The European Commission wishes to explore the following courses of action:

  • Protecting European citizens working and living in third countries. The Commission suggests including provisions protecting Union citizens working and living in third countries in Member States’ bilateral agreements with third counties, in order to apply Decision 88/384/EEC as intended.
  • Protecting EU citizens’ family members who are not nationals of a Member State. Community nationals and their non-Community family members must be protected jointly, for instance, in the event of evacuation or repatriation in times of conflict. The Commission suggests extending consular protection to EU citizens’ family members who are nationals of a third country, either by amending Decision 95/553/EC or by means of a Commission proposal based on Article 22 of the EC Treaty.

The aftermath of the tsunami at the end of 2004 revealed the scale of the task of identifying and repatriating remains. Third-country local authorities can require a series of formalities, such as a mortal remains certificate or health and police certificates confirming death and causes of death, public health requirements concerning the coffin, or a certified translation of the administrative documents. The families of victims therefore have to cope with the complex procedures and costs of repatriation.
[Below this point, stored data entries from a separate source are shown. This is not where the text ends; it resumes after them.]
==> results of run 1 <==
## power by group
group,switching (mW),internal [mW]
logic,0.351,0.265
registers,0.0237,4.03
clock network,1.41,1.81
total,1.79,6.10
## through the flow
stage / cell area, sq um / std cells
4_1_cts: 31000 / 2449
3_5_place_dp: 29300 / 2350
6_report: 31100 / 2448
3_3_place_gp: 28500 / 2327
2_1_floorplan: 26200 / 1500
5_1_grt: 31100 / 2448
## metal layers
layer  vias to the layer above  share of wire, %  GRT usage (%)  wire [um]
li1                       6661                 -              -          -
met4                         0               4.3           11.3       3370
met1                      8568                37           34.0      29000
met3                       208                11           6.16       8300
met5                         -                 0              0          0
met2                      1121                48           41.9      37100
The European Commission considers it important to prevail on all Member States to accede to the Council of Europe Convention of 26 October 1973 on the transfer of corpses, which is designed to simplify administrative formalities for repatriating remains but which only fifteen Member States have ratified. Furthermore, the European Commission envisages setting up a European compensation system for the costs of repatriating remains. It also wishes to simplify procedures for financial advances.

Setting up “common offices” between Member States

Requests for protection should not cause any particular problem when dealing with individual situations, such as loss of documents. However, the situation may be different in the case of large groups of people in the wake of pandemics, acts of terrorism or military conflicts.
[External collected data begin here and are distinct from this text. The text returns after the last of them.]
### src/rtl/ahb_output_arbiter_param.sv
// ahb_output_arbiter_param: output-stage arbiter with port masking, fixed/round-robin priority and burst hold
module ahb_output_arbiter_param #(
    parameter int                   NUM_PORTS  = 5,
    parameter int                   PORT_W     = 3,
    parameter logic [NUM_PORTS-1:0] PORT_MASK  = 5'b11011,
    parameter int                   ARB_MODE   = 0,
    parameter int                   BURST_HOLD = 1
) (
    input  logic                 HCLK,
    input  logic                 HRESETn,
    input  logic [NUM_PORTS-1:0] req_port,
    input  logic                 HREADYM,
    input  logic                 HSELM,
    input  logic [1:0]           HTRANSM,
    input  logic [2:0]           HBURSTM,
    input  logic                 HMASTLOCKM,
    output logic [PORT_W-1:0]    addr_in_port,
    output logic                 no_port,
    output logic                 burst_hold
);
    localparam logic [1:0] IDLE = 2'b00, NONSEQ = 2'b10, SEQ = 2'b11;

    logic [NUM_PORTS-1:0] eff_req, above_ptr, rr_req;
    logic [PORT_W-1:0]    rr_ptr, fix_win, rr_win, win, nxt_port, nxt_ptr;
    logic [3:0]           beat_cnt, nxt_cnt, burst_len;
    logic                 nxt_none, hold;

    function automatic logic [PORT_W-1:0] lowest(input logic [NUM_PORTS-1:0] v);
        lowest = '0;
        for (int i = NUM_PORTS - 1; i >= 0; i--)
            if (v[i]) lowest = PORT_W'(i);
    endfunction

    // the current owner keeps requesting while it has an active transfer on this slave
    for (genvar i = 0; i < NUM_PORTS; i++) begin : g_req
        assign eff_req[i]   = PORT_MASK[i] & (req_port[i] | ((addr_in_port == PORT_W'(i)) & HSELM & (HTRANSM != IDLE)));
        assign above_ptr[i] = PORT_W'(i) > rr_ptr;
    end

    // round-robin: lowest requester above the pointer, else wrap to the lowest overall
    assign rr_req     = eff_req & above_ptr;
    assign fix_win    = lowest(eff_req);
    assign rr_win     = |rr_req ? lowest(rr_req) : fix_win;
    assign win        = (ARB_MODE != 0) ? rr_win : fix_win;
    assign hold       = (BURST_HOLD != 0) && (beat_cnt != 4'd0);
    assign burst_hold = hold;
    assign burst_len  = HBURSTM[2:1] == 2'b01 ? 4'd3 :
                        HBURSTM[2:1] == 2'b10 ? 4'd7 :
                        HBURSTM[2:1] == 2'b11 ? 4'd15 : 4'd0;
    assign nxt_cnt    = HTRANSM == IDLE                       ? 4'd0 :
                        (HTRANSM == NONSEQ && HSELM)          ? burst_len :
                        (HTRANSM == SEQ && beat_cnt != 4'd0)  ? beat_cnt - 4'd1 : beat_cnt;

    always_comb begin
        nxt_port = addr_in_port;
        nxt_none = no_port;
        nxt_ptr  = rr_ptr;
        if (!HMASTLOCKM) begin
            if (hold) begin
                nxt_none = 1'b0;
            end else if (|eff_req) begin
                nxt_port = win;
                nxt_none = 1'b0;
                nxt_ptr  = (ARB_MODE != 0) ? win : rr_ptr;
            end else if (!HSELM) begin
                nxt_none = 1'b1;
            end
        end
    end

    always_ff @(posedge HCLK or negedge HRESETn) begin
        if (!HRESETn) begin
            addr_in_port <= '0;
            no_port      <= 1'b1;
            rr_ptr       <= PORT_W'(NUM_PORTS - 1);
            beat_cnt     <= 4'd0;
        end else if (HREADYM) begin
            addr_in_port <= nxt_port;
            no_port      <= nxt_none;
            rr_ptr       <= nxt_ptr;
            beat_cnt     <= nxt_cnt;
        end
    end
endmodule

### config.mk
export PLATFORM = sky130hd
export DESIGN_NAME = ahb_output_arbiter_param
export DESIGN_NICKNAME = d
export VERILOG_FILES = /design/src/rtl/ahb_output_arbiter_param.sv
export SDC_FILE = /design/constraint.sdc
export NUM_CORES = 1
export LEC_CHECK = 0
export ABC_AREA = 1
export CAP_MARGIN = 30
export CORE_UTILIZATION = 47
export DETAILED_ROUTE_END_ITERATION = 16
export PLACE_DENSITY = 0.81
export SYNTH_ARGS = -nofsm -noshare
export SYNTH_HDL_FRONTEND = slang
export SYNTH_SLANG_ARGS = --single-unit
### constraint.sdc
create_clock -name HCLK -period 2.3 [get_ports HCLK]
set_input_delay 0.69 -clock HCLK [delete_from_list [all_inputs] [get_ports HCLK]]
set_output_delay 0.69 -clock HCLK [all_outputs]
set_load 0.005 [all_outputs]
Word-level counts from Yosys, hierarchy flattened
Index checks and enable logic that the tools add are counted. W data, S select, Z words.

Bits of input ports: 15. Logic and storage cells: 51. Register bits: 8.

Reduce and logical (&&, ||, !) cells: 11. Multiplexer cells: 13. $add $sub $neg: 1. Eq/ne operators: 9. Bitwise operators: 14.

Operators with widths (count): $mux W4 (6); $mux W3 (4); $and A1 B1 Y1 (8); $eq A2 B2 Y1 const B (4); $or A1 B1 Y1 (4); $reduce_and A4 Y1 (1); $reduce_bool A4 Y1 (1); $reduce_or A4 Y1 (1); $sub A4 B1 Y4 const B (1); $eq A3 B1 Y1 const B (1); $eq A3 B2 Y1 const B (1); $eq A3 B3 Y1 const B (1); $logic_not A3 Y1 (1); $mux W1 (3); $ne A3 B1 Y1 const B (1); $reduce_and A3 Y1 (1); $reduce_bool A3 Y1 (1); $eq A2 B1 Y1 const B (1); $logic_and A1 B1 Y1 (2); $logic_not A2 Y1 (1); $not A1 Y1 (2); $reduce_and A2 Y1 (1); $reduce_bool A2 Y1 (1).

Logic depth before layout (Yosys ltp)
Gate-level depths: netlist of run 1.

Word-level depth: 8. Mapped depth: 9.

Worst setup path before layout of run 1
No wires, ideal clock.

Path kind: input to register. Start point: input HTRANSM[0]. End point: register addr_in_port[1]. Slack: 0.910 ns. Stages on the path: 8. Library setup time: 0.117 ns. Required time: 2.183 ns. Arrival: 1.274 ns. Path buffers: 0. Cells stage by stage: nor2_1 nor2_1 nand2_1 nand2_2 nor2_4 nand2_2 nand3_1 nand2_1.

Cells in the longest elaborated chain, start to end: 6.

Ends and longest elaborated chain: start, declared (line 14) `input logic [1:0] HTRANSM,`; $reduce_bool A2 Y1 * (line 36) `assign eff_req[i] = PORT_MASK[i] & (req_port[i] | ((addr_in_port == PORT_W'(i)) & HSELM & (HTRANSM != IDLE)));`; $and A1 B1 Y1 (line 36); $or A1 B1 Y1 (line 36); $mux W3 (3 in series) (line 31) `if (v[i]) lowest = PORT_W'(i);`; end signal, assigned (line 78) `addr_in_port <= nxt_port;`; end, declared (line 17) `output logic [PORT_W-1:0] addr_in_port,`.

Every way passes the cells marked *; elsewhere a longest branch is shown, timed or not. A chain may end at the register's enable or synchronous reset.

Final worst setup path of run 1
Start point: register beat_cnt[0]. End point: output burst_hold.

Cells in the longest elaborated chain, start to end: 1.

Ends and longest elaborated chain: start, declared (line 25) `logic [3:0] beat_cnt, nxt_cnt, burst_len;`; start signal, assigned (line 81) `beat_cnt <= nxt_cnt;`; $reduce_bool A4 Y1 (line 45) `assign hold = (BURST_HOLD != 0) && (beat_cnt != 4'd0);`; end, declared (line 19) `output logic burst_hold`.

Every way passes these cells.

==> results of run 1 <==
## state kept, by name, summed over array words and instances, names as in the netlist
| signal | flops |
|---|---|
| addr_in_port | 3 |
| beat_cnt | 4 |
| no_port | 1 |
## metrics by stage
step                      setup WS (ns)  total power, uW
after CTS                       0.07026            705.5
after global placement           0.2602            570.0
after floorplan                  0.9097            450.5
after global routing            0.01475            764.1
final                           0.06683            707.5
after detailed placement         0.2215            580.4
## where the power goes
part	switching, uW	leakage (uW)	internal, uW
Sequential	44.5	0.000101	193
Clock	59.7	0.0000150	66.9
Combinational	175	0.000323	169
## cells by family after synthesis
logic type / synth area share, %
buffers and inverters: 10.78
flip-flops: 32.14
AND/OR/NAND/NOR: 44.91
AO/OA/AOI/OAI: 10.18
adder cells (fa/ha/maj): 1.996
## critical path, cell delays in order, from the launching register on
cell	delay, ns
dfrtp_1	0.33
inv_1	0.07
ha_1	0.23
nand2_1	0.13
clkdlybuf4s50_1	0.52
## cell usage in the layout (no fill, tap or decap), types with 2 or more instances in the layout
cell / count
nand2_2: 8
nand3_1: 8
nand2_1: 21
o21ai_1: 2
dfrtp_1: 7
clkdlybuf4s50_1: 17
inv_1: 16
nor2_2: 2
a21oi_1: 4
nor2_4: 2
o21ai_0: 4
nor2_1: 12
inv_2: 2
clkbuf_4: 3
## metal layers
metal	vias up	wire length (um)
met5	-	0
met4	0	12
met3	2	62
met2	18	597
met1	303	653
li1	344	-
## layout make-up
| class | count | area [um^2] | area share [%] |
|---|---|---|---|
| Tap cell | 14 | 17.52 | 2.083 |
| Multi-Input combinational cell | 70 | 357.8 | 42.56 |
| Sequential cell | 8 | 201.4 | 23.96 |
| Inverter | 18 | 67.56 | 8.036 |
| Timing Repair Buffer | 17 | 170.2 | 20.24 |
| Clock buffer | 4 | 26.28 | 3.125 |
## Yosys cell counts
cell type	count	area [um^2]
nor2_2	2	12.51
or2_2	1	6.260
inv_2	2	7.510
dfstp_2	1	26.28
nand3b_1	1	7.510
dfrtp_1	7	175.2
nand2_2	8	50.05
o21ai_0	4	20.02
ha_1	1	12.51
nand3_1	8	40.04
nand2_1	21	78.83
o21ai_1	2	10.01
a21oi_1	4	20.02
nor2_1	12	45.04
o22ai_1	1	6.260
nand3_2	1	10.01
or2_4	1	8.760
inv_1	16	60.06
nor2_4	2	22.52
a21o_1	1	7.510
## path summary, 6_finish.rpt
path | from | endpoint | slack [ns]
max in group asynchronous | HRESETn | no_port | 1.26
min in group asynchronous | HRESETn | beat_cnt[2] | 0.71
min | beat_cnt[1] | beat_cnt[1] | 0.49
min reg2reg | beat_cnt[1] | beat_cnt[1] | 0.49
max reg2reg | beat_cnt[0] | beat_cnt[0] | 0.93
max | beat_cnt[0] | burst_hold | 0.07
==> flow_metrics.env, run 1 <==
export IMPL_finalSetupViolations=0
export IMPL_hold_ws_ns=0.4912
export IMPL_cts_sinks=8
export IMPL_dieArea_um2=1484
export IMPL_cts_resized=0
export IMPL_drc=0
export IMPL_leakagePower_uw=0.0004389
export IMPL_clk_latency_ns=0.26
export IMPL_drt_vias_per_instance=5.092
export IMPL_areaGrowthSynthToFinish_pct=34.13
export IMPL_fin_nets=134
export IMPL_synth_area_per_cell_um2=6.530
export IMPL_met1_usage_pct=29.43
export IMPL_crit_path_end_kind="output pin"
export IMPL_ys_ff_latch=8
export IMPL_outcome="finished clean"
export IMPL_grt_ovfl_total=0
export IMPL_dp_cells=127
export IMPL_core_rowCount=12
export IMPL_max_freq_ghz=0.4478
export IMPL_skew_ns=0.01081
export IMPL_routabilityCongestion=0.8849
export IMPL_holdBufCountCts=0
export IMPL_hpwlAfterDp_um=1072
export IMPL_clock_path_buffers=2
export IMPL_drt_iter0_drc=17
export IMPL_yosysUniqueCellTypes=20
export IMPL_finalCritPeriodShare_pct=97.09
export IMPL_dr_pass1_iters=4
export IMPL_vdd_drop_max_uv=503.1
export IMPL_num_vias=667
export IMPL_met2_usage_pct=32.50
export IMPL_path_clk_slew_ns=0.07
export IMPL_port_buffers=17
export IMPL_rsz0062_at_grt="no"
export IMPL_ys_seq_area_share_pct=32.14
export IMPL_synthCells=96
export IMPL_post_cts_buffers=0
export IMPL_worst_pin_slew_ns=0.3930
export IMPL_track_usage_pct=21.20
export IMPL_cts_tree="done"
export IMPL_coreArea_um2=1171
export IMPL_grt_pass1_vias=534
export IMPL_ant_nets=0
export IMPL_antenna_found_initial=0
export IMPL_grt_pass1_wl_um=2145
export IMPL_dpl_cell_area_um2=814.5
export IMPL_syn_cell_area_um2=626.9
export IMPL_die_x_um=38.52
export IMPL_holdPathStages=2
export IMPL_drt_wl_total_um=1326
export IMPL_crit_type="flop to output pin"
export IMPL_use_met3_pct=3.488
export IMPL_fp_dieH_um=38.52
export IMPL_diodes=0
export IMPL_crit_path_start_kind="flop"
export IMPL_ctsHtreeMaxLevel=1
export IMPL_syn_num_nets=112
export IMPL_yosysWarningCount=0
export IMPL_ioPinCount=20
export IMPL_hold_path_class="flop to flop"
export IMPL_relSlewSlack_pct=73.72
export IMPL_final_util_pct=71.79
export IMPL_drv_cap=0
export IMPL_fin_setup_tns_ns=0
export IMPL_wl_per_cell_um=10.12
export IMPL_cp_required_ns=1.61
export IMPL_top_usage_layer="met2"
export IMPL_grt_max_degree=9
export IMPL_cp_max_fo=4
export IMPL_reg2reg_depth=9
export IMPL_start_util_pct=53.53
export IMPL_period_minus_slack_ns=2.233
export IMPL_fill_cells=107
export IMPL_worstPathArrival_ns=1.54
export IMPL_numCtsBuffers=3
export IMPL_report_final_slew_viol_count=0
export IMPL_root_buffer="clkbuf_4"
export IMPL_power_density_nw_per_um2=841.4
export IMPL_stdcell_count=131
export IMPL_drive_above_1_share_pct=17.95
export IMPL_fin_area_um2=840.8
export IMPL_hold_viol_final=0
(Power assumes the default switching activity.)
==> run 2, diff against run 1 <==
Settings changed: CTS_CLUSTER_SIZE set to 30.
==> results of run 2 <==
Same layout as run 1: the final DEF is identical, and so are final timing and power.
==> run 3, diff against run 2 <==
Settings changed: SETUP_SLACK_MARGIN set to 0.3.
==> flow_metrics.env, run 3 (synthesis gave the netlist of run 1 again) <==
export IMPL_grt_pass1_vias=538
export IMPL_drv_cap=0
export IMPL_ioPinCount=20
export IMPL_path_clk_slew_ns=0.07
export IMPL_worstPathArrival_ns=1.27
export IMPL_drc=0
export IMPL_finalCritPeriodShare_pct=85.43
export IMPL_period_minus_slack_ns=1.965
export IMPL_fp_dieH_um=38.52
export IMPL_leakagePower_uw=0.0004385
export IMPL_track_usage_pct=21.57
export IMPL_drt_vias_per_instance=5.092
export IMPL_hpwlAfterDp_um=1072
export IMPL_relSlewSlack_pct=74.05
export IMPL_clk_latency_ns=0.26
export IMPL_wl_per_cell_um=10.52
export IMPL_combPwrFrac_pct=50.1
export IMPL_seq_power_share_pct=32.6
export IMPL_crit_path_start_kind="flop"
export IMPL_cp_required_ns=1.61
export IMPL_reg_top3="beat_cnt x4, addr_in_port x3, no_port x1"
export IMPL_antenna_found_initial=0
export IMPL_core_rowCount=12
export IMPL_hold_viol_final=0
export IMPL_worst_pin_slew_ns=0.3881
export IMPL_cts_tree="done"
export IMPL_slowest_stage="dfstp_2"
export IMPL_switching_power_uw=293.3
export IMPL_start_util_pct=53.53
export IMPL_holdBufCountCts=0
export IMPL_grt_ovfl_total=0
export IMPL_crit_type="flop to output pin"
export IMPL_fin_nets=134
export IMPL_dpl_cell_area_um2=814.5
export IMPL_switching_share_pct=40.18
export IMPL_die_x_um=38.52
export IMPL_coreArea_um2=1171
export IMPL_numCtsBuffers=3
export IMPL_outcome="finished clean"
export IMPL_power_density_nw_per_um2=854.1
export IMPL_post_cts_buffers=0
export IMPL_finalSetupViolations=0
export IMPL_num_vias=667
export IMPL_top_register="beat_cnt"
export IMPL_ant_nets=0
export IMPL_worst_path_buf_inv=1
export IMPL_diodes=0
export IMPL_port_buffers=17
export IMPL_worstPathCellList="clkdlybuf4s50_1"
export IMPL_hold_path_class="flop to flop"
export IMPL_drt_iter0_drc=17
export IMPL_cp_max_fo=2
export IMPL_slowest_delay_ns=0.53
export IMPL_mostFrequentLayoutCell="nand2_1"
export IMPL_drt_wl_total_um=1378
export IMPL_fin_setup_tns_ns=0
export IMPL_pwr_share_clk_pct=17.2
export IMPL_largest_reg_flops=4
export IMPL_dieArea_um2=1484
export IMPL_fin_area_um2=854.6
export IMPL_cts_sinks=8
export IMPL_grt_max_degree=9
export IMPL_intPower_uw=436.6
export IMPL_grt_pass1_wl_um=2173
export IMPL_dr_pass1_iters=4
export IMPL_crit_path_end_kind="output pin"
export IMPL_drive_above_1_share_pct=20.51
export IMPL_max_freq_ghz=0.5090
export IMPL_skew_ns=0.009751
export IMPL_report_final_slew_viol_count=0
export IMPL_p_total_uw=729.9
export IMPL_vdd_drop_max_uv=502.8
export IMPL_ctsHtreeMaxLevel=1
export IMPL_areaGrowthSynthToFinish_pct=36.33
export IMPL_final_util_pct=72.97
export IMPL_root_buffer="clkbuf_4"
export IMPL_mostFrequentLayoutCells="20 x nand2_1, 16 x clkdlybuf4s50_1, 15 x inv_1, 12 x nor2_1, 9 x nand2_2"
export IMPL_routabilityCongestion=0.8849
export IMPL_critPathTopFamily="flip-flops"
export IMPL_clock_path_buffers=2
export IMPL_rsz0062_at_grt="no"
==> run 3: cell count changes in the layout (fill, tap and decap cells not counted), sizes merged <==
cell / delta
clkdlybuf4s50: -1
dlygate4sd2: +1
==> run 3: path summary, 6_finish.rpt <==
kind / endpoint / start / cells past startpoint / slack, ns
setup / recovery: no_port / no_port / 1 / 0.34
hold / removal: beat_cnt[1] / beat_cnt[1] / 2 / 0.49
setup reg to reg: beat_cnt[2] / beat_cnt[1] / 7 / 0.97
hold reg to reg: beat_cnt[1] / beat_cnt[1] / 2 / 0.49
max in group asynchronous: no_port / HRESETn / 1 / 1.26
min in group asynchronous: beat_cnt[2] / HRESETn / 1 / 0.71
==> run 3: routing by layer <==
| metal | GRT usage (%) | part of all wire, % | vias up |
|---|---|---|---|
| li1 | - | - | 343 |
| met1 | 29.43 | 47 | 297 |
| met2 | 33.75 | 46 | 25 |
| met3 | 3.488 | 6.1 | 2 |
| met4 | 7.759 | 0.87 | 0 |
| met5 | 0 | 0 | - |
==> run 3: per-stage QoR <==
| step | setup WS, ns | std cells | hold slack, ns |
|---|---|---|---|
| 3_3_place_gp | 0.2602 | 127 | 0.4721 |
| 4_1_cts | 0.3284 | 131 | 0.4913 |
| 5_1_grt | 0.3140 | 131 | 0.5342 |
| 2_1_floorplan | 0.9097 | 96 | 0.3944 |
| 6_report | 0.3352 | 131 | 0.4869 |
| 3_5_place_dp | 0.2215 | 127 | 0.4741 |
==> run 3: power groups by stage <==
stage	Combinational, uW	Sequential [uW]	Clock (uW)
floorplan	217	233	0
global placement	332	238	0
detailed placement	341	240	0
CTS	345	239	125
global route	407	247	134
finish	366	238	126
==> run 3: cell type report <==
class                   count  area (um^2)
fillers                   105        316.6
repair buffers             17        168.9
clock buffers               4        26.28
multi-input cells          70        372.9
well taps                  14        17.52
inverters                  18        67.56
flip-flops and latches      8        201.4
==> run 3: what timing repair did <==
item	4_1_cts	5_1_grt
gates resized for setup	4	1
hold endpoints to repair	0	0
endpoints found under the setup margin	1	1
The European Commission considers that there needs to be a fair division of tasks between the Member States in cases of requests for assistance or repatriation by a large number of citizens whose own State has no representation. The Commission envisages setting up common offices between Member States and staff training to help streamline functions and save on the fixed costs of the structures of Member States’ diplomatic and consular networks. The functions performed by these common offices could be based on a system of deputising between Member States. In the long term, common offices could perform consular functions, such as issuing visas or legalising documents.

Inserting consent clauses in mixed agreements entered into with third countries

Finally, the Commission notes that implementation of Article 20 EC requires the consent of the third countries. It suggests inserting a consent clause in mixed agreements concluded with third countries and looking into the possibilities of getting the consent of third countries for the Union to exercise a duty of protection, via the Commission delegations, in cases relating to Community competence.

Any interested parties may contribute to this Green Paper until 31 March 2007.